*TRY IT*: Only the lines from the start of the entries up to and including the line with "### Flow results" should be written out, exactly as they stand.

*GIVEN DATA*:
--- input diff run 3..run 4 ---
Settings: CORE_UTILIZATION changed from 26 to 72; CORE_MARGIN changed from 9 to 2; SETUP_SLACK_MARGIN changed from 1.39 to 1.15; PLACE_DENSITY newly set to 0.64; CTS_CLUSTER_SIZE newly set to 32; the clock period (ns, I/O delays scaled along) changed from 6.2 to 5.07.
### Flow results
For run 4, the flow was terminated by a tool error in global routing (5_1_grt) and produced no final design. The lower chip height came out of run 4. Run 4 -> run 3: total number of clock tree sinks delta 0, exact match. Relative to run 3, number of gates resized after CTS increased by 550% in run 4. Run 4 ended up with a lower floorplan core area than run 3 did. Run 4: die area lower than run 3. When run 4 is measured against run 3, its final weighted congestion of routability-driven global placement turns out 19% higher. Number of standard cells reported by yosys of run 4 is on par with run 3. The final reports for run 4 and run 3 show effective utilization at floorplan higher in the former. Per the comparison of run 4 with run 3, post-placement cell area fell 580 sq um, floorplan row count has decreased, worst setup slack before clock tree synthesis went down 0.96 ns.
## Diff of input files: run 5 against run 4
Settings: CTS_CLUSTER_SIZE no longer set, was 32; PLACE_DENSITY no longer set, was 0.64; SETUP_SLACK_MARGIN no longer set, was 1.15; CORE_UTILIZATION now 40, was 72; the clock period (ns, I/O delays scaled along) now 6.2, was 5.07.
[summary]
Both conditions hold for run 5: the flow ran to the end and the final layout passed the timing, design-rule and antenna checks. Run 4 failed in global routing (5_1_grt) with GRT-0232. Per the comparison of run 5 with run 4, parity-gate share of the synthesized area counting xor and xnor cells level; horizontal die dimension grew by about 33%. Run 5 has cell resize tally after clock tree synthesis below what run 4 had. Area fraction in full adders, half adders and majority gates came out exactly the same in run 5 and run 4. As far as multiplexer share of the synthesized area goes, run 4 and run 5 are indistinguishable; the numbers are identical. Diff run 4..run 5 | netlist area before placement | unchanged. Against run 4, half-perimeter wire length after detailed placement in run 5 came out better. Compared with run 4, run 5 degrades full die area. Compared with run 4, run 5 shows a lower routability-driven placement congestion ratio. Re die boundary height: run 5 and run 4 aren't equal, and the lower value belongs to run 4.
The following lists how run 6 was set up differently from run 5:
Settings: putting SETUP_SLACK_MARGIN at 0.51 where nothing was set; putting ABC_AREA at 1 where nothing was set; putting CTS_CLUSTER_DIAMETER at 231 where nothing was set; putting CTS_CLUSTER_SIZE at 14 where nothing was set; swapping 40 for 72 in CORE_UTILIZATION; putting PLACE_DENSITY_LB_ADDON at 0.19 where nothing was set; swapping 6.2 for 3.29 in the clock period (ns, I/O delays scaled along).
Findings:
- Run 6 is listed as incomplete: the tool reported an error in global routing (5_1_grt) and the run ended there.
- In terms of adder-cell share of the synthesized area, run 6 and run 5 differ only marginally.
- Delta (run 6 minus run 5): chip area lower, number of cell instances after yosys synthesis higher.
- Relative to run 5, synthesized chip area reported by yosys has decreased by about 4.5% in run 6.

*ANSWER*:
--- input diff run 3..run 4 ---
Settings: CORE_UTILIZATION changed from 26 to 72; CORE_MARGIN changed from 9 to 2; SETUP_SLACK_MARGIN changed from 1.39 to 1.15; PLACE_DENSITY newly set to 0.64; CTS_CLUSTER_SIZE newly set to 32; the clock period (ns, I/O delays scaled along) changed from 6.2 to 5.07.
### Flow results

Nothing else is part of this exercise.